=== INFORMATION PROVIDED ===

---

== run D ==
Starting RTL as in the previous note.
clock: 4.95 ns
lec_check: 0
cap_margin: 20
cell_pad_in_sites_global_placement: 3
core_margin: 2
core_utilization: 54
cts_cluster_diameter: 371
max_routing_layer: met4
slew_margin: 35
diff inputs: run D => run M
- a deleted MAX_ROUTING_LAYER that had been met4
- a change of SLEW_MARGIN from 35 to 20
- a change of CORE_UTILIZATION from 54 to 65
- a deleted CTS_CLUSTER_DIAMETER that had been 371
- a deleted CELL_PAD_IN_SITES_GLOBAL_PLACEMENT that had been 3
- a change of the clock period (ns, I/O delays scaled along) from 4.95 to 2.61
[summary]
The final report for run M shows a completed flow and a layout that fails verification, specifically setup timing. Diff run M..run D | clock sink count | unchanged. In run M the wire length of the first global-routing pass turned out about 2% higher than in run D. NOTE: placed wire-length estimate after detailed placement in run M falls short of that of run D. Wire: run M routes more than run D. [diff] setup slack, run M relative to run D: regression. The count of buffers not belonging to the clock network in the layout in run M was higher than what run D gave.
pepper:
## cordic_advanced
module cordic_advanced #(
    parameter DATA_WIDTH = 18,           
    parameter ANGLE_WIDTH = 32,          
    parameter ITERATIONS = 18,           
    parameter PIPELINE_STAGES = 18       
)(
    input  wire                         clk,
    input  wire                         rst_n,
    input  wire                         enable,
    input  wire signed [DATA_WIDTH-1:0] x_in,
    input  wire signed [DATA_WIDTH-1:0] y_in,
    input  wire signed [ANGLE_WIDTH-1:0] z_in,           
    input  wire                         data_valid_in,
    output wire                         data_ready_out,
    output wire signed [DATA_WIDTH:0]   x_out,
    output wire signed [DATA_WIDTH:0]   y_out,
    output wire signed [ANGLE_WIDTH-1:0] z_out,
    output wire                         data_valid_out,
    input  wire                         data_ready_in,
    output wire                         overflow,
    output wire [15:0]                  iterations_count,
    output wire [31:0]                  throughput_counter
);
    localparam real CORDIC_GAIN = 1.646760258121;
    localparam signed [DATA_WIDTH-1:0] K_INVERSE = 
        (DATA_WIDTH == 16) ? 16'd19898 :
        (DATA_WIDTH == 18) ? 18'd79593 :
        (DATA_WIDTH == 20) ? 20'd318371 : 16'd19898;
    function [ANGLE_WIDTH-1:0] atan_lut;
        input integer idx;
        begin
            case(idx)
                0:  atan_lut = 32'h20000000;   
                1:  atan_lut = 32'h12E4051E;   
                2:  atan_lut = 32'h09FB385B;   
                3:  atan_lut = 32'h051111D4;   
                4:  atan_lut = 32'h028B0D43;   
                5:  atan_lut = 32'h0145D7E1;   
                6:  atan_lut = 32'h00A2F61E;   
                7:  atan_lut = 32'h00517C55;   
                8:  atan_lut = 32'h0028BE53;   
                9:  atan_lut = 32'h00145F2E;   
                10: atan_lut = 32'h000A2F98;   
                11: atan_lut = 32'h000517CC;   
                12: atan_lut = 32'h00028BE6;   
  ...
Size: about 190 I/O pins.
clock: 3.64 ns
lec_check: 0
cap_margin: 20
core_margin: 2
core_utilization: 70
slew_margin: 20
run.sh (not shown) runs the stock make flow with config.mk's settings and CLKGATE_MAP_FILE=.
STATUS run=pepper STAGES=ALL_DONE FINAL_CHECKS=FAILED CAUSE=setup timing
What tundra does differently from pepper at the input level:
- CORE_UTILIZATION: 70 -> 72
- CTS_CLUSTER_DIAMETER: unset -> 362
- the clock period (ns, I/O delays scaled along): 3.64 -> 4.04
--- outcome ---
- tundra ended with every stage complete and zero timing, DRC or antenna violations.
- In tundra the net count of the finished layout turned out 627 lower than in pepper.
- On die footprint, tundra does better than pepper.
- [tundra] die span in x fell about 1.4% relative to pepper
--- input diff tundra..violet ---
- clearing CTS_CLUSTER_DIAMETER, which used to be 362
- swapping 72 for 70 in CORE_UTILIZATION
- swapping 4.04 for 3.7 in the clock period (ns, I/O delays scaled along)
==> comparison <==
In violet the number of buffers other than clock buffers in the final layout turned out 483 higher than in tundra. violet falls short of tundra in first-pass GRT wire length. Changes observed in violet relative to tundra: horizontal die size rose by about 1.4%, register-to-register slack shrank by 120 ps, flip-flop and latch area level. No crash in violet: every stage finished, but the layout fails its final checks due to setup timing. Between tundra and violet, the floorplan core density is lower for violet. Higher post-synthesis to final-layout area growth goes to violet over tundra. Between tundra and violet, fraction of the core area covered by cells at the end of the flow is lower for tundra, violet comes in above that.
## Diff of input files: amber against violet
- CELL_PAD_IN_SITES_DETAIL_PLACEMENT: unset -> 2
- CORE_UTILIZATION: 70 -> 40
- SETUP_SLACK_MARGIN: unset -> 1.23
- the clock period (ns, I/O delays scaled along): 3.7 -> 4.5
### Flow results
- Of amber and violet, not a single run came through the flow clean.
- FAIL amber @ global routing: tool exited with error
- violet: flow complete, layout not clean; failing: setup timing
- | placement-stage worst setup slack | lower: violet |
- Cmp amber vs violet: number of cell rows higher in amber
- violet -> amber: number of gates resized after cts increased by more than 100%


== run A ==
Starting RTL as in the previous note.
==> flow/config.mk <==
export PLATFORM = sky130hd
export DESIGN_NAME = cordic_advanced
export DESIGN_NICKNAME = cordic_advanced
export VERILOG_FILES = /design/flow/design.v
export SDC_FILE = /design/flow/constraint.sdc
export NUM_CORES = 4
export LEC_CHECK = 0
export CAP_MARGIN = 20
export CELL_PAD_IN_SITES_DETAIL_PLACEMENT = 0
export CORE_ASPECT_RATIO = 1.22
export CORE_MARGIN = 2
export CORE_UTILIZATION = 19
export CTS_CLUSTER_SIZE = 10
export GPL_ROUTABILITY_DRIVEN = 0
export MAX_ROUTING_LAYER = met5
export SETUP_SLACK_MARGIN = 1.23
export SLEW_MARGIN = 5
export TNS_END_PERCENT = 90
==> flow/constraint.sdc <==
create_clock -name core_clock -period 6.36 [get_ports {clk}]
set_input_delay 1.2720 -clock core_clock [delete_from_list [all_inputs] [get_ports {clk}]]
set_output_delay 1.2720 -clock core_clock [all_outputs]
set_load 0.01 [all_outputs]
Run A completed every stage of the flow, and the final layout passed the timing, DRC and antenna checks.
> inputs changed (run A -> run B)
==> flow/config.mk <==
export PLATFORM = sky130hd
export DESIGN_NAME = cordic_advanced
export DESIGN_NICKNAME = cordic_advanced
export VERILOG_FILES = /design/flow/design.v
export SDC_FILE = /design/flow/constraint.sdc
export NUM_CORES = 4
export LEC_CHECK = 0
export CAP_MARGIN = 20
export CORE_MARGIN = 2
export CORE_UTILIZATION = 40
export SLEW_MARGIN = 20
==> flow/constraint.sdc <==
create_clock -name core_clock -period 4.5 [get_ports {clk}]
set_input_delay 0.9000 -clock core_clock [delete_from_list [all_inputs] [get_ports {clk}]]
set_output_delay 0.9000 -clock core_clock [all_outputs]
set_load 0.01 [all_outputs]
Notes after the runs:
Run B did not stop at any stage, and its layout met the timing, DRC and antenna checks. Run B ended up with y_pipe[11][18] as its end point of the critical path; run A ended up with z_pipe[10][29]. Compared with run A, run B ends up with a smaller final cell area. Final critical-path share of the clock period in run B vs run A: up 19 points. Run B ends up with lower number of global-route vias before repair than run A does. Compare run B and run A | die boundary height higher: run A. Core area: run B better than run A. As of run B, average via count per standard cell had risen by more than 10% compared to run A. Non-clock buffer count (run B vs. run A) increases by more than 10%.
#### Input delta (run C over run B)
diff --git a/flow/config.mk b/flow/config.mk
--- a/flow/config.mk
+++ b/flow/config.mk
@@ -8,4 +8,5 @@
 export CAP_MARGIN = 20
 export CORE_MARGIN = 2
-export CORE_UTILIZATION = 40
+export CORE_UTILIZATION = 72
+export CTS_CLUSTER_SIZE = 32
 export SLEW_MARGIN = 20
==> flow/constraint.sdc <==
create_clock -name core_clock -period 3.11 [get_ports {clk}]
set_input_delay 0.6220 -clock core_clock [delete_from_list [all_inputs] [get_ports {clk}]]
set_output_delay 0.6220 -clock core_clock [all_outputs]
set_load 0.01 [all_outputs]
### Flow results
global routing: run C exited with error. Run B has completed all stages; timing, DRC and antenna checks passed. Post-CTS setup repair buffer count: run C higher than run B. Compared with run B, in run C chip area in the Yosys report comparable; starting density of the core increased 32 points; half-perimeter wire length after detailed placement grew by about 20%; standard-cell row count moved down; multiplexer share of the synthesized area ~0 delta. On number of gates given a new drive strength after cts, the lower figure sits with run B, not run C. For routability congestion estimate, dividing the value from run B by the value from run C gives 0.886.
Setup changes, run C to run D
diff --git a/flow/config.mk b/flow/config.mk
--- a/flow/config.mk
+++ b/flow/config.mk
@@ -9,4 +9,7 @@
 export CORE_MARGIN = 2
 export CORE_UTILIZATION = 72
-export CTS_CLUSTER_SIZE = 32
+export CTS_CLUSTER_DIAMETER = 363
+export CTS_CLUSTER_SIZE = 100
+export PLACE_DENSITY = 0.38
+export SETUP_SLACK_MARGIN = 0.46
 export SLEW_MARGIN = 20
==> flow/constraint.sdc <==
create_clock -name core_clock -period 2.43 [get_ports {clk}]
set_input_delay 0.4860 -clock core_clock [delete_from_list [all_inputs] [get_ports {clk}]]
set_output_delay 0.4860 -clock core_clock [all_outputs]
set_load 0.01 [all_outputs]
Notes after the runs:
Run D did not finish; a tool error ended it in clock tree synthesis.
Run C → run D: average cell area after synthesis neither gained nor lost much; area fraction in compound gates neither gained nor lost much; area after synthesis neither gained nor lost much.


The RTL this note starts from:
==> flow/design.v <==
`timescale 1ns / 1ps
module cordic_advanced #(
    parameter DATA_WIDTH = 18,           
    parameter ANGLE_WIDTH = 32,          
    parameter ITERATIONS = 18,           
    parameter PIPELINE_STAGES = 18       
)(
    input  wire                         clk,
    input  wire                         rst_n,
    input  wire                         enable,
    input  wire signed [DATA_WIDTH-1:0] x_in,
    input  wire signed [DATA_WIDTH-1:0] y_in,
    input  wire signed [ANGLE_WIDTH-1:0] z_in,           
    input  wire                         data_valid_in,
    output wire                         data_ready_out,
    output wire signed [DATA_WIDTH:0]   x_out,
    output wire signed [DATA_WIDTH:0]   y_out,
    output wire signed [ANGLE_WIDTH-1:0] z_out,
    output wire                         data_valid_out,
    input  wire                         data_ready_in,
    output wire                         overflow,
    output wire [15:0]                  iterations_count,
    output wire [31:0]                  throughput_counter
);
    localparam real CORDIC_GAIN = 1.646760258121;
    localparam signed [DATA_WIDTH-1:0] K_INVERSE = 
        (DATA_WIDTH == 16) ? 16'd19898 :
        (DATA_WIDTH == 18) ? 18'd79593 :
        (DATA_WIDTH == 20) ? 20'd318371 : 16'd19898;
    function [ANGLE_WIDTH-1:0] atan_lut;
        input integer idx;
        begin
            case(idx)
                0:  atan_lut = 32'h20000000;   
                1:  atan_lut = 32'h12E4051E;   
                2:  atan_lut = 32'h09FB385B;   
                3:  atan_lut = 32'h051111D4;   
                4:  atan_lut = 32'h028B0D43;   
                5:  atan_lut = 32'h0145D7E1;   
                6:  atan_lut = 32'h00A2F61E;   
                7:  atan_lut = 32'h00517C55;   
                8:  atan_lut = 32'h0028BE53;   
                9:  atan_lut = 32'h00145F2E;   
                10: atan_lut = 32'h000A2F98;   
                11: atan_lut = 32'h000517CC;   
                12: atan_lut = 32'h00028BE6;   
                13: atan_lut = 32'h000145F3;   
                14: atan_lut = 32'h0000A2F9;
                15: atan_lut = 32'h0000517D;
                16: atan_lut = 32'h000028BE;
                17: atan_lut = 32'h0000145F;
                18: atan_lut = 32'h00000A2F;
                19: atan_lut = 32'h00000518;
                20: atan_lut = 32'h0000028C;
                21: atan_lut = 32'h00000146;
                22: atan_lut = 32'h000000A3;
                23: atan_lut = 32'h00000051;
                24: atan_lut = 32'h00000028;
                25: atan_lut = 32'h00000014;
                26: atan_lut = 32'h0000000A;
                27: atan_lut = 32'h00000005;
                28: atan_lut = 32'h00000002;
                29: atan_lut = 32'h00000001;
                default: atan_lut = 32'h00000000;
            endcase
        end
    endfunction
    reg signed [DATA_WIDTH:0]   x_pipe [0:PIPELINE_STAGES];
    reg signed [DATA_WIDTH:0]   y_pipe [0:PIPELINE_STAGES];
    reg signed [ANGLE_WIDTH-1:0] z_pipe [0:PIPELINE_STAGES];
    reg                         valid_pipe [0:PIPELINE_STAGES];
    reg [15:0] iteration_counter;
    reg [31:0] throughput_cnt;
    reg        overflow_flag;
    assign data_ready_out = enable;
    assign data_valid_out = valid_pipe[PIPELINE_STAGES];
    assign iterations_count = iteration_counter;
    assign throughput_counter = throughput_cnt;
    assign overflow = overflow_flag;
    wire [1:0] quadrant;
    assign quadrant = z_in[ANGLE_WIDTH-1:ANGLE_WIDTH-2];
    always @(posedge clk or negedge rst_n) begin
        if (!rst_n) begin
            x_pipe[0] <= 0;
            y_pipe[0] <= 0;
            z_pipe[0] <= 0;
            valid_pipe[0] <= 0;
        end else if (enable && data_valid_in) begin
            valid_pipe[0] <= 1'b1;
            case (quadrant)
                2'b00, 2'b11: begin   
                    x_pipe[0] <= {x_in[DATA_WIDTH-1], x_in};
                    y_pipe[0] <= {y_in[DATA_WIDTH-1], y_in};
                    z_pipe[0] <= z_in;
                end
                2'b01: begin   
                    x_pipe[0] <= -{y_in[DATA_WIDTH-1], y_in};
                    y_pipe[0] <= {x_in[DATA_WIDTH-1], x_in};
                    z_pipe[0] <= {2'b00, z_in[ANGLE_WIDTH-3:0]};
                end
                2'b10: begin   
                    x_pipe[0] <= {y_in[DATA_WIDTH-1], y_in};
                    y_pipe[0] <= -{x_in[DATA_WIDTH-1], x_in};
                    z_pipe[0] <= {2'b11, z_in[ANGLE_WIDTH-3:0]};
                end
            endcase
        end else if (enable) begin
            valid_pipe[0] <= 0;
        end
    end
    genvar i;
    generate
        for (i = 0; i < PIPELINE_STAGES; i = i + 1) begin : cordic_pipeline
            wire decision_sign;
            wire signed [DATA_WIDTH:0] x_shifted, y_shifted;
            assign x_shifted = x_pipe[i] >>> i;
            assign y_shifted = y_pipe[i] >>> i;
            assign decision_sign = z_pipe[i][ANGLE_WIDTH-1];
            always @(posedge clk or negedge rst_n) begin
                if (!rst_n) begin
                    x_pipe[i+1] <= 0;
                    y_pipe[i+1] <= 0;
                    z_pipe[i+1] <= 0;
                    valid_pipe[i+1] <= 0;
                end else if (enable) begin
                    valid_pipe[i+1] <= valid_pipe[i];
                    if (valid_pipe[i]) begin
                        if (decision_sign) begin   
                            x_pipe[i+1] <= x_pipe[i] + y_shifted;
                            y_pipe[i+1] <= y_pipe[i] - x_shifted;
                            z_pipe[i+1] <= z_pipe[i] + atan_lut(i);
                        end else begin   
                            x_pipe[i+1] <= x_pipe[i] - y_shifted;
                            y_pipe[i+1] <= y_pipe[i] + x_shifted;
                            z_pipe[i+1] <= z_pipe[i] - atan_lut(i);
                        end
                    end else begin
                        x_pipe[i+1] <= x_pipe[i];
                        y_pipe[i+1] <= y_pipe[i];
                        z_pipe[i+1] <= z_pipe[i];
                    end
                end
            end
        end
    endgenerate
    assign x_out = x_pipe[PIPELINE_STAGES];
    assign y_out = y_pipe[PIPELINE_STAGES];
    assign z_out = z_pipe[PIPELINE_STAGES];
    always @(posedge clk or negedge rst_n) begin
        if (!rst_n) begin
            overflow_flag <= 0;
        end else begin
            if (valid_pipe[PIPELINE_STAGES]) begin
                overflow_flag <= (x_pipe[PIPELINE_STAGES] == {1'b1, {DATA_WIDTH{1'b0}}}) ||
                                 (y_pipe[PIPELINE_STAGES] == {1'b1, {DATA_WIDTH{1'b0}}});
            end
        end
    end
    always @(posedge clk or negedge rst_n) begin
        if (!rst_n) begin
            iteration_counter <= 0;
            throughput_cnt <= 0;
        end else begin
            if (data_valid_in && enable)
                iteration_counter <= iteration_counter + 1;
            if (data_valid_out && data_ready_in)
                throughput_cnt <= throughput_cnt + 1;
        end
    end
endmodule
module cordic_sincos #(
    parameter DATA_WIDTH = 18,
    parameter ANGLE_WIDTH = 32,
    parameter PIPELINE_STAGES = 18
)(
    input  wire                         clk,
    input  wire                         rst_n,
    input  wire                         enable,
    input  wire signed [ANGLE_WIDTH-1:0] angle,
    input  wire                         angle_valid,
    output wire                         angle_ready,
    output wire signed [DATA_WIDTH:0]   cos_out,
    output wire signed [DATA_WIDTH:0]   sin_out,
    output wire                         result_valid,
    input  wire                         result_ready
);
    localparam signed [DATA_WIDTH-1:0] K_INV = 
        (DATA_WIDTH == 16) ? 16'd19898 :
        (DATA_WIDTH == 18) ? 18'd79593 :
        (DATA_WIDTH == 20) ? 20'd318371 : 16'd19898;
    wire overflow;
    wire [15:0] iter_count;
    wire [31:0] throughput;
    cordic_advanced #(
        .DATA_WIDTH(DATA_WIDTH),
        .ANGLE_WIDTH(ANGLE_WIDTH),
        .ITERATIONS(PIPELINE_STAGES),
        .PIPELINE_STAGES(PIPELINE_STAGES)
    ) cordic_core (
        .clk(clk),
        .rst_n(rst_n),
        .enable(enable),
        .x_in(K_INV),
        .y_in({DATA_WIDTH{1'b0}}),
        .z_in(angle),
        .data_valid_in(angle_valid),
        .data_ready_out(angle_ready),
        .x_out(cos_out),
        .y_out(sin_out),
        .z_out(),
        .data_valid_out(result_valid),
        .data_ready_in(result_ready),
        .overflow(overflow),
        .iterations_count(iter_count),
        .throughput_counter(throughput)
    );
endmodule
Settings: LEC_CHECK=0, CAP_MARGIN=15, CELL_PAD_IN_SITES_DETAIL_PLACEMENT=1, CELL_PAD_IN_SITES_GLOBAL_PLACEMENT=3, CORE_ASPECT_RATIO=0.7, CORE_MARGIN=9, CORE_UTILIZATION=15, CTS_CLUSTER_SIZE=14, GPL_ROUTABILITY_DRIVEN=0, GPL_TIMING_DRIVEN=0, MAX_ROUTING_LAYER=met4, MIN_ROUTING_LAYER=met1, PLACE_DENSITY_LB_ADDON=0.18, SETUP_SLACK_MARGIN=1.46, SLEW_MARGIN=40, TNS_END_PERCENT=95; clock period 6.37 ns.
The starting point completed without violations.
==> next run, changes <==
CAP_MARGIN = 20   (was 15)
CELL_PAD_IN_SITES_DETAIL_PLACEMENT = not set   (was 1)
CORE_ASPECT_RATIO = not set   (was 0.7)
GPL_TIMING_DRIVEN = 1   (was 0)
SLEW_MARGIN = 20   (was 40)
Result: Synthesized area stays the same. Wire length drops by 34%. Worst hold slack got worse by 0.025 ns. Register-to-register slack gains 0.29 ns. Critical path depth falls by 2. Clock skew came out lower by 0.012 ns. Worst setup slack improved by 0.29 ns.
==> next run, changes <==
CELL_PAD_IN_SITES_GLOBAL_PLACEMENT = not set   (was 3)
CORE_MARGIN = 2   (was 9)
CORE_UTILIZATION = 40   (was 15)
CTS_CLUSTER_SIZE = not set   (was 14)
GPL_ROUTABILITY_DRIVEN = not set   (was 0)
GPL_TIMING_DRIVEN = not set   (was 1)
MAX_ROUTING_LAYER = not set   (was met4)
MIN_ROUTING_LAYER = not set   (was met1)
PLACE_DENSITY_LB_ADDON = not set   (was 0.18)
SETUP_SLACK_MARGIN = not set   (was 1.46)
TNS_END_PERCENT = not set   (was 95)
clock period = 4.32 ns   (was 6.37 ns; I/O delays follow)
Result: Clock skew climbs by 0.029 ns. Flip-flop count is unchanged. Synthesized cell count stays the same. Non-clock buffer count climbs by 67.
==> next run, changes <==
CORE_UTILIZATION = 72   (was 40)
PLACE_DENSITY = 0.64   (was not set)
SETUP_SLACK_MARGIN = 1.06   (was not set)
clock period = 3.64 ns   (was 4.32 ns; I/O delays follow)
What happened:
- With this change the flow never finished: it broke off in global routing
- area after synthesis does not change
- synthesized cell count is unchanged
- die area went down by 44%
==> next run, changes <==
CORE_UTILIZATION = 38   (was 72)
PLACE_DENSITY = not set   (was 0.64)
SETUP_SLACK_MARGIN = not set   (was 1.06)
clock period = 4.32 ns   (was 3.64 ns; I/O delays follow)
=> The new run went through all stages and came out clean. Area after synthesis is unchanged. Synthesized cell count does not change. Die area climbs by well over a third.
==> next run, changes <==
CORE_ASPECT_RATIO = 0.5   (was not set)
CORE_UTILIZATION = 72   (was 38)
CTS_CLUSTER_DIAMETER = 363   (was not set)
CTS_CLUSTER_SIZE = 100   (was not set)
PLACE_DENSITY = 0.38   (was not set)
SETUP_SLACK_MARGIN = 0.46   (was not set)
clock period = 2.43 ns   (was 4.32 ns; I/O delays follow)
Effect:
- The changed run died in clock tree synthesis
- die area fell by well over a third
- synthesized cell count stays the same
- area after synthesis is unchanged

===

Wherever the word "follow" turns up in the records, copy out the line it is on.

clock period = 4.32 ns   (was 6.37 ns; I/O delays follow)
clock period = 3.64 ns   (was 4.32 ns; I/O delays follow)
clock period = 4.32 ns   (was 3.64 ns; I/O delays follow)
clock period = 2.43 ns   (was 4.32 ns; I/O delays follow)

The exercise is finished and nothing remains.